Brief: Every line of the records that contains the string "activity" counts once; give the total and nothing else.

Data for analysis:
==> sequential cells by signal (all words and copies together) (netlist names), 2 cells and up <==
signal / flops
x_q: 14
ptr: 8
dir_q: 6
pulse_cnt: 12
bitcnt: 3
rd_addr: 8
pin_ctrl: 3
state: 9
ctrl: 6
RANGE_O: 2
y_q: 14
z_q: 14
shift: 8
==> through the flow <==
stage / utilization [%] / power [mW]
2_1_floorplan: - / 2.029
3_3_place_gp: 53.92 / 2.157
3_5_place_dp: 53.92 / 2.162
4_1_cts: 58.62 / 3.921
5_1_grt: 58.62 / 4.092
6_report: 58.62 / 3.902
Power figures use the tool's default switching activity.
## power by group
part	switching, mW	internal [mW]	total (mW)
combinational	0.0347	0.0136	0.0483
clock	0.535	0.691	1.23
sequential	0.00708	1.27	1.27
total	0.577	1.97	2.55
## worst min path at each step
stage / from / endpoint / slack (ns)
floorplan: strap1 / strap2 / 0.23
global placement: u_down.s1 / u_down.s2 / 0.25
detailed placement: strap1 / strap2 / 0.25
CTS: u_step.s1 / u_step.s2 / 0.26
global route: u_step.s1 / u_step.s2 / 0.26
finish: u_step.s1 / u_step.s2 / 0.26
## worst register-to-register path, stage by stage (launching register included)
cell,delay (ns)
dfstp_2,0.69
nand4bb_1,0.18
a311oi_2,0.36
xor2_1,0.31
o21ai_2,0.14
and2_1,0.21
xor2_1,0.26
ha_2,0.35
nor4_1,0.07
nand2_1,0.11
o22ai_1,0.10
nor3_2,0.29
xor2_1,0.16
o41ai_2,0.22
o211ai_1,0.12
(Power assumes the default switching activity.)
[config.mk]
export PLATFORM = sky130hd
export DESIGN_NAME = io_register_space_decode
export DESIGN_NICKNAME = d
export VERILOG_FILES = /design/src/core/io_space_pkg.sv /design/src/core/io_register_space_decode.sv /design/src/core/io_addr_decode.sv
export SDC_FILE = /design/constraint.sdc
export NUM_CORES = 1
export LEC_CHECK = 0
export BUFFER_PORTS_ARGS = -buffer_cell sky130_fd_sc_hd__buf_2
export CORE_MARGIN = 2
export CORE_UTILIZATION = 40
export CTS_CLUSTER_SIZE = 16
export DETAILED_ROUTE_END_ITERATION = 16
export PLACE_DENSITY = 0.66
export SETUP_SLACK_MARGIN = 0.02
export SLEW_MARGIN = 20
export SYNTH_ARGS = -nofsm -noshare
export SYNTH_HDL_FRONTEND = slang
export SYNTH_SLANG_ARGS = --single-unit
[constraint.sdc]
create_clock -name clk_sys_i -period 2.39 [get_ports clk_sys_i]
set_input_delay 0.478 -clock clk_sys_i [delete_from_list [all_inputs] [get_ports clk_sys_i]]
set_output_delay 0.478 -clock clk_sys_i [all_outputs]
set_load 0.1 [all_outputs]
[src/core/io_space_pkg.sv]
// package: io register space map, access kinds and field layouts
package io_space_pkg;

    // ------------------------------------------------------------
    // address map
    // ------------------------------------------------------------
    localparam logic [5:0] IO_SPACE_SIZE_M1   = 6'h3f;     // 64 port-style locations
    localparam logic [8:0] DATA_IO_OFFSET     = 9'h020;    // data address = port address + this
    localparam logic [8:0] DATA_EXT_FIRST     = 9'h060;    // extended region start
    localparam logic [8:0] DATA_EXT_LAST      = 9'h1ff;    // extended region end
    localparam logic [5:0] BIT_OP_LIMIT       = 6'h1f;     // last bit-accessible address

    localparam logic [5:0] ADDR_T0_FLAGS      = 6'h15;
    localparam logic [5:0] ADDR_T1_FLAGS      = 6'h16;
    localparam logic [5:0] ADDR_T3_FLAGS      = 6'h18;
    localparam logic [5:0] ADDR_T4_FLAGS      = 6'h19;
    localparam logic [5:0] ADDR_PC_FLAGS      = 6'h1b;
    localparam logic [5:0] ADDR_SCRATCH_0     = 6'h1e;
    localparam logic [5:0] ADDR_SCRATCH_1     = 6'h2a;
    localparam logic [5:0] ADDR_SCRATCH_2     = 6'h2b;
    localparam logic [5:0] ADDR_FAR_PAGE      = 6'h3b;
    localparam logic [5:0] ADDR_SP_LOW        = 6'h3d;
    localparam logic [5:0] ADDR_SP_HIGH       = 6'h3e;
    localparam logic [5:0] ADDR_COND_FLAGS    = 6'h3f;

    // ------------------------------------------------------------
    // implemented bit masks (reserved bits read zero)
    // ------------------------------------------------------------
    localparam logic [7:0] MASK_T0_FLAGS      = 8'h07;
    localparam logic [7:0] MASK_T1_FLAGS      = 8'h2f;
    localparam logic [7:0] MASK_T3_FLAGS      = 8'h2f;
    localparam logic [7:0] MASK_T4_FLAGS      = 8'he4;
    localparam logic [7:0] MASK_PC_FLAGS      = 8'h01;
    localparam logic [7:0] MASK_FAR_PAGE      = 8'h03;
    localparam logic [7:0] RESET_BYTE         = 8'h00;
    localparam logic [7:0] RESET_SP_LOW       = 8'hff;
    localparam logic [7:0] RESET_SP_HIGH      = 8'h0a;

    localparam int         NUM_FLAG_REGS      = 5;

    // ------------------------------------------------------------
    // access kinds issued by the core
    // ------------------------------------------------------------
    typedef enum logic [2:0]
    {
        ACC_NONE       = 3'b000,
        ACC_PORT_IN    = 3'b001,  // short register-in
        ACC_PORT_OUT   = 3'b010,  // short register-out
        ACC_DATA_LOAD  = 3'b011,  // data_load_op / direct_load_op / displaced_load_op
        ACC_DATA_STORE = 3'b100,  // data_store_op / direct_store_op
        ACC_BIT_SET    = 3'b101,  // set_io_bit_op
        ACC_BIT_CLEAR  = 3'b110,  // clear_io_bit_op
        ACC_BIT_TEST   = 3'b111   // skip_if_io_bit_set_op / skip_if_io_bit_clear_op
    } access_kind_e;

    // request from the core
    typedef struct packed
    {
        access_kind_e kind;
        logic [8:0]   addr;      // port address (5:0) or data address (8:0)
        logic [2:0]   bit_sel;
        logic         skip_on_set; // bit test: 1 skip if set, 0 skip if clear
        logic [7:0]   wdata;
    } io_req_s;

    // answer to the core
    typedef struct packed
    {
        logic       ack;
        logic       err;         // access refused
        logic       ext_sel;     // access forwarded to the extended region
        logic       skip;
        logic [7:0] rdata;
    } io_rsp_s;

    // decoded target inside port space
    typedef struct packed
    {
        logic       hit;         // valid port-space address
        logic [5:0] port_addr;
        logic       ext;         // extended region
    } io_decode_s;

endpackage

[src/core/io_register_space_decode.sv]
// module: core and flag registers of the port register space
`timescale 1ns/1ps
`default_nettype none

// Summary of operation
// - Port registers appear in data space at port address plus thirty-two.
// - Extended region is reached by loads and stores, never by short operations.
// - Bit set and clear work only in the lowest thirty-two addresses.
// - Bit test in the low range reports a skip on set or clear.
// - Writing one clears a status flag; writing zero leaves it.
// - Bit set and clear rewrite the whole register, clearing set flags other than the bit a clear targets.
module io_register_space_decode
(
    // clock and reset
    input  wire logic                    clk_sys_i,
    input  wire logic                    arst_n_i,
    // core access
    input  wire logic                    req_valid_i,
    input  wire io_space_pkg::io_req_s   req_i,
    output io_space_pkg::io_rsp_s        rsp_o,
    // extended region forwarding
    output logic [8:0]                   ext_addr_o,
    output logic [7:0]                   ext_wdata_o,
    output logic                         ext_we_o,
    output logic                         ext_re_o,
    input  wire logic [7:0]              ext_rdata_i,
    // hardware flag events, one vector per flag register
    input  wire logic [7:0]              t0_event_i,
    input  wire logic [7:0]              t1_event_i,
    input  wire logic [7:0]              t3_event_i,
    input  wire logic [7:0]              t4_event_i,
    input  wire logic [7:0]              pc_event_i,
    // core state seen by the core
    output logic [7:0]                   cond_flags_o,
    output logic [15:0]                  stack_ptr_o,
    output logic [1:0]                   far_page_o
);
    import io_space_pkg::*;

    // ------------------------------------------------------------
    // reset release
    // ------------------------------------------------------------
    logic [1:0] rst_sync_q;
    logic       rst_n;

    always_ff @(posedge clk_sys_i or negedge arst_n_i)
    begin
        if (!arst_n_i)
            rst_sync_q <= 2'b00;
        else
            rst_sync_q <= {rst_sync_q[0], 1'b1};
    end
    assign rst_n = rst_sync_q[1];

    // ------------------------------------------------------------
    // decode
    // ------------------------------------------------------------
    io_decode_s dec;
    logic       legal;

    io_addr_decode u_decode
    (
        .req_i   (req_i),
        .dec_o   (dec),
        .legal_o (legal)
    );

    // ------------------------------------------------------------
    // storage
    // ------------------------------------------------------------
    logic [7:0] flags_q [NUM_FLAG_REGS];
    logic [7:0] scratch_q [3];
    logic [7:0] far_page_q;
    logic [7:0] sp_low_q;
    logic [7:0] sp_high_q;
    logic [7:0] cond_q;
    logic [7:0] event_vec [NUM_FLAG_REGS];

    assign event_vec[0] = t0_event_i;
    assign event_vec[1] = t1_event_i;
    assign event_vec[2] = t3_event_i;
    assign event_vec[3] = t4_event_i;
    assign event_vec[4] = pc_event_i;

    // index of a flag register, or NUM_FLAG_REGS if none
    function automatic int flag_index(input logic [5:0] a);
        case (a)
            ADDR_T0_FLAGS: flag_index = 0;
            ADDR_T1_FLAGS: flag_index = 1;
            ADDR_T3_FLAGS: flag_index = 2;
            ADDR_T4_FLAGS: flag_index = 3;
            ADDR_PC_FLAGS: flag_index = 4;
            default:       flag_index = NUM_FLAG_REGS;
        endcase
    endfunction

    // implemented bits of a flag register
    function automatic logic [7:0] flag_mask(input int i);
        case (i)
            0:       flag_mask = MASK_T0_FLAGS;
            1:       flag_mask = MASK_T1_FLAGS;
            2:       flag_mask = MASK_T3_FLAGS;
            3:       flag_mask = MASK_T4_FLAGS;
            4:       flag_mask = MASK_PC_FLAGS;
            default: flag_mask = 8'h00;
        endcase
    endfunction

    // ------------------------------------------------------------
    // read path (pure, no side effects)
    // ------------------------------------------------------------
    logic [7:0] read_byte;
    int         rd_fi;

    always_comb
    begin
        rd_fi     = flag_index(dec.port_addr);
        read_byte = 8'h00;
        if (rd_fi < NUM_FLAG_REGS)
            read_byte = flags_q[rd_fi] & flag_mask(rd_fi);
        else
            case (dec.port_addr)
                ADDR_SCRATCH_0:  read_byte = scratch_q[0];
                ADDR_SCRATCH_1:  read_byte = scratch_q[1];
                ADDR_SCRATCH_2:  read_byte = scratch_q[2];
                ADDR_FAR_PAGE:   read_byte = far_page_q & MASK_FAR_PAGE;
                ADDR_SP_LOW:     read_byte = sp_low_q;
                ADDR_SP_HIGH:    read_byte = sp_high_q;
                ADDR_COND_FLAGS: read_byte = cond_q;
                default:         read_byte = 8'h00;
            endcase
    end

    // ------------------------------------------------------------
    // write value
    // ------------------------------------------------------------
    logic       do_write;
    logic [7:0] write_byte;
    logic [7:0] bit_onehot;

    always_comb
    begin
        bit_onehot = 8'h01 << req_i.bit_sel;
        do_write   = 1'b0;
        write_byte = req_i.wdata;
        if (req_valid_i && legal && dec.hit)
            case (req_i.kind)
                ACC_PORT_OUT, ACC_DATA_STORE:
                    do_write = 1'b1;
                ACC_BIT_SET:
                begin
                    do_write   = 1'b1;
                    write_byte = read_byte | bit_onehot;
                end
                ACC_BIT_CLEAR:
                begin
                    do_write   = 1'b1;
                    write_byte = read_byte & ~bit_onehot;
                end
                default:
                    do_write = 1'b0;
            endcase
    end

    // ------------------------------------------------------------
    // flag registers: event set wins over write-one clear
    // ------------------------------------------------------------
    genvar g;
    generate
        for (g = 0; g < NUM_FLAG_REGS; g++)
        begin : g_flag
            logic [7:0] clr;
            assign clr = (do_write && flag_index(dec.port_addr) == g) ? write_byte : 8'h00;
            always_ff @(posedge clk_sys_i or negedge rst_n)
            begin
                if (!rst_n)
                    flags_q[g] <= RESET_BYTE;
                else
                    flags_q[g] <= ((flags_q[g] & ~clr) | event_vec[g])
                                  & flag_mask(g);
            end
        end
    endgenerate

    // ------------------------------------------------------------
    // plain registers; reserved addresses ignore writes
    // ------------------------------------------------------------
    always_ff @(posedge clk_sys_i or negedge rst_n)
    begin
        if (!rst_n)
        begin
            scratch_q[0] <= RESET_BYTE;
            scratch_q[1] <= RESET_BYTE;
            scratch_q[2] <= RESET_BYTE;
            far_page_q   <= RESET_BYTE;
            sp_low_q     <= RESET_SP_LOW;
            sp_high_q    <= RESET_SP_HIGH;
            cond_q       <= RESET_BYTE;
        end
        else if (do_write)
            case (dec.port_addr)
                ADDR_SCRATCH_0:  scratch_q[0] <= write_byte;
                ADDR_SCRATCH_1:  scratch_q[1] <= write_byte;
                ADDR_SCRATCH_2:  scratch_q[2] <= write_byte;
                ADDR_FAR_PAGE:   far_page_q   <= write_byte & MASK_FAR_PAGE;
                ADDR_SP_LOW:     sp_low_q     <= write_byte;
                ADDR_SP_HIGH:    sp_high_q    <= write_byte;
                ADDR_COND_FLAGS: cond_q       <= write_byte;
                default:         cond_q       <= cond_q;
            endcase
    end

    // ------------------------------------------------------------
    // answer, registered one cycle after the request
    // ------------------------------------------------------------
    always_ff @(posedge clk_sys_i or negedge rst_n)
    begin
        if (!rst_n)
        begin
            rsp_o    <= '0;
        end
        else
        begin
            rsp_o.ack     <= req_valid_i;
            rsp_o.err     <= req_valid_i & ~legal;
            rsp_o.ext_sel <= req_valid_i & legal & dec.ext;
            rsp_o.skip    <= req_valid_i && legal && req_i.kind == ACC_BIT_TEST
                             && (read_byte[req_i.bit_sel] == req_i.skip_on_set);
            rsp_o.rdata   <= (req_valid_i && legal && dec.hit) ? read_byte : 8'h00;
        end
    end

    // extended region strobes, combinational from the request
    assign ext_addr_o   = req_i.addr;
    assign ext_wdata_o  = req_i.wdata;
    assign ext_we_o     = req_valid_i & legal & dec.ext & (req_i.kind == ACC_DATA_STORE);
    assign ext_re_o     = req_valid_i & legal & dec.ext & (req_i.kind == ACC_DATA_LOAD);
    assign cond_flags_o = cond_q;
    assign stack_ptr_o  = {sp_high_q, sp_low_q};
    assign far_page_o   = far_page_q[1:0];

    // ------------------------------------------------------------
    // checks
    // ------------------------------------------------------------
    property p_data_alias;
        @(posedge clk_sys_i) disable iff (!rst_n)
        (req_valid_i && req_i.kind == ACC_DATA_STORE && req_i.addr == 9'h03e)
        |=> (scratch_q[0] == $past(req_i.wdata));
    endproperty
    a_data_alias: assert property (p_data_alias) else $error("data alias write lost");

    property p_short_no_ext;
        @(posedge clk_sys_i) disable iff (!rst_n)
        (req_i.kind == ACC_PORT_IN || req_i.kind == ACC_PORT_OUT) |-> !ext_we_o && !ext_re_o;
    endproperty
    a_short_no_ext: assert property (p_short_no_ext) else $error("short op hit ext");

    property p_ext_load;
        @(posedge clk_sys_i) disable iff (!rst_n)
        (req_valid_i && req_i.kind == ACC_DATA_LOAD && req_i.addr >= DATA_EXT_FIRST)
        |=> rsp_o.ext_sel && !rsp_o.err;
    endproperty
    a_ext_load: assert property (p_ext_load) else $error("ext load not forwarded");

    property p_bit_high_refused;
        @(posedge clk_sys_i) disable iff (!rst_n)
        (req_valid_i && req_i.kind == ACC_BIT_SET && req_i.addr > 9'h01f) |=> rsp_o.err;
    endproperty
    a_bit_high_refused: assert property (p_bit_high_refused) else $error("bit op not refused");

    property p_skip;
        @(posedge clk_sys_i) disable iff (!rst_n)
        (req_valid_i && req_i.kind == ACC_BIT_TEST && req_i.addr == 9'h01e)
        |=> rsp_o.skip == ($past(scratch_q[0][req_i.bit_sel]) == $past(req_i.skip_on_set));
    endproperty
    a_skip: assert property (p_skip) else $error("skip result wrong");

    property p_w1c;
        @(posedge clk_sys_i) disable iff (!rst_n)
        (do_write && dec.port_addr == ADDR_PC_FLAGS && write_byte[0] && !pc_event_i[0])
        |=> !flags_q[4][0];
    endproperty
    a_w1c: assert property (p_w1c) else $error("flag not cleared");

    property p_w0_keep;
        @(posedge clk_sys_i) disable iff (!rst_n)
        (flags_q[4][0] && !(do_write && dec.port_addr == ADDR_PC_FLAGS && write_byte[0]))
        |=> flags_q[4][0];
    endproperty
    a_w0_keep: assert property (p_w0_keep) else $error("flag lost");

    property p_rmw_clear;
        @(posedge clk_sys_i) disable iff (!rst_n)
        (req_valid_i && (req_i.kind == ACC_BIT_SET || req_i.kind == ACC_BIT_CLEAR)
         && req_i.addr == 9'h015
         && flags_q[0][0] && req_i.bit_sel != 3'h0 && !t0_event_i[0])
        |=> !flags_q[0][0];
    endproperty
    a_rmw_clear: assert property (p_rmw_clear) else $error("rmw kept flag");

    property p_reserved_zero;
        @(posedge clk_sys_i) disable iff (!rst_n)
        (req_valid_i && req_i.kind == ACC_PORT_IN && req_i.addr == 9'h03c) |=> rsp_o.rdata == 8'h00;
    endproperty
    a_reserved_zero: assert property (p_reserved_zero) else $error("reserved read nonzero");

endmodule

`default_nettype wire

[src/core/io_addr_decode.sv]
// module: maps core accesses onto port-space addresses
`timescale 1ns/1ps
`default_nettype none

module io_addr_decode
(
    // request
    input  wire io_space_pkg::io_req_s    req_i,
    // decoded target
    output io_space_pkg::io_decode_s      dec_o,
    output logic                          legal_o
);
    import io_space_pkg::*;

    // ------------------------------------------------------------
    // address translation and legality
    // ------------------------------------------------------------
    logic [8:0] port_off;

    // data space subtracts the fixed offset, port space is used directly
    always_comb
    begin
        port_off      = req_i.addr - DATA_IO_OFFSET;
        dec_o.hit     = 1'b0;
        dec_o.ext     = 1'b0;
        dec_o.port_addr = 6'h00;
        legal_o       = 1'b0;
        case (req_i.kind)
            ACC_PORT_IN, ACC_PORT_OUT:
            begin
                // short operations reach only the 64 low locations
                dec_o.hit       = (req_i.addr[8:6] == 3'b000);
                dec_o.port_addr = req_i.addr[5:0];
                legal_o         = dec_o.hit;
            end
            ACC_DATA_LOAD, ACC_DATA_STORE:
            begin
                if ((req_i.addr >= DATA_IO_OFFSET) && (req_i.addr < DATA_EXT_FIRST))
                begin
                    dec_o.hit       = 1'b1;
                    dec_o.port_addr = port_off[5:0];
                end
                dec_o.ext = (req_i.addr >= DATA_EXT_FIRST)
                          && (req_i.addr <= DATA_EXT_LAST);
                legal_o   = dec_o.hit | dec_o.ext;
            end
            ACC_BIT_SET, ACC_BIT_CLEAR, ACC_BIT_TEST:
            begin
                // bit operations only up to and including the limit
                dec_o.hit       = (req_i.addr[8:5] == 4'h0);
                dec_o.port_addr = req_i.addr[5:0];
                legal_o         = dec_o.hit;
            end
            default:
            begin
                legal_o = 1'b0;
            end
        endcase
    end

endmodule

`default_nettype wire

==> results.yml <==
setup_path:
  critPathCaptureType: "flip-flop"
  reg2regPathDepth: 11
  path_max_fanout: 5
  reg2reg_slack_ps: -180
  reg2reg_to: "cond_flags_o[1]"
  worstSetupPathType: "primary input to flip-flop"
  reg2reg_from: "cond_flags_o[1]"
  critPathLaunch: "req_i[21]"
  worstPathRequired_ps: 2620
  crit_arrival_ps: 2960
  crit_path_start_kind: "primary input"
detailed_routing:
  ant_nets: 0
  drt_wl_total_mm: 16.5
  avgViaCountPerCell: 5.49
  drtPass1Iterations: 6
  initialDrtViolationCount: 265
  wire_per_inst_microns: 18.9
  vias: 4800
  drc: 0
yosys:
  synth.distinct_cells: 81
  ys_ff_latch: 82
  syn_nets: 557
  synth_top_area_share_pct: 36.0
  synth_common_cells: "dfrtp_1 (72), mux2_2 (57), nor2_1 (43)"
  synth_area_leaders: "dfrtp_1 (36%), mux2_2 (13%), dfstp_2 (5.2%)"
  synthesis.area_sq_mm: 0.00501
  synth_cells: 482
  yosysTopAreaCell: "dfrtp_1"
  ys_seq_area_share_pct: 41.2
  synth_ff_type: "dfrtp_1"
  yosys_warnings: 0
  synth_edf_count: 0
  synthArstFlopShare_pct: 100
  synth.avg_cell_area_sq_um: 10.4
  yosysMostFrequentCell: "dfrtp_1"
die:
  rows: 40
  core-area_sq_mm: 0.0121
  start_util_pct: 41.3
  die_area_sq_mm: 0.0134
  die_h_microns: 116
  pin_count: 132
  die_x_microns: 116
clock_tree:
  clock_sinks: 82
  clock_latency_ps: 350
  cts.clk_slew.worst_paths_ps: 60
  htreeDepth: 3
  cts_buffer_depth: 2
  cts_buffers: 9
  clockRootBuffer: "clkbuf_16"
  cts_tree: "done"
timing:
  hold_violations: 0
  slew-limit-headroom_pct: 57.1
  finalMaxSlewViolations: 0
  rsz0062_at_grt: "yes"
  setup_viol: 69
  worst_pin_slew_ps: 639
  min_period_over_period_pct: 114
  tns_ps: -17160
  min_period_ps: 2730
  fin_ws_ps: -340
  fmax_mhz: 366
  skew_ps: 8.94
cells_and_area:
  layout-drive-gt1-share_pct: 58.4
  syn_to_final_growth_pct: 49.3
  final_util_pct: 61.7
  fin_cells: 875
  nets: 777
  n_antenna_cell: 0
place:
  dp_hpwl_mm: 12.2
  dp.cells: 836
  gp_congestion: 0.924
  port_buffers: 101
power_and_ir_drop:
  p_leak_nw: 3.46
  ir_drop_mv: 0.379
  p_per_area_mw_per_mm2: 487
min_path:
  min_path_type: "flip-flop to async pin"
grt:
  grt_pass1_wl_mm: 25.3
  grt_use_total_pct: 25.2
  antenna_found_initial: 0
  grt_pass1_vias: 4825
  grt_max_degree: 60
  gr-total-overflow: 0
outcome:
  violations: "setup timing"
  status: "finished with violations"
flow_run:
  cap_violations: 0
[area by class of cell]
| type | count | area (sq um) |
|---|---|---|
| multi-input cells | 340 | 2970 |
| well taps | 168 | 210 |
| fillers | 1029 | 4640 |
| clock buffers | 11 | 243 |
| clock inverters | 5 | 61.3 |
| inverters | 19 | 71.3 |
| repair buffers | 250 | 1850 |
| flip-flops and latches | 82 | 2070 |
[registers in the layout (all words and copies together), names as in the netlist]
signal        count
flags_q          18
cond_flags_o      8
sp_low_q          8
far_page_q        2
sp_high_q         8
rsp_o            12
rst_sync_q        2
scratch_q        24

Response area: 2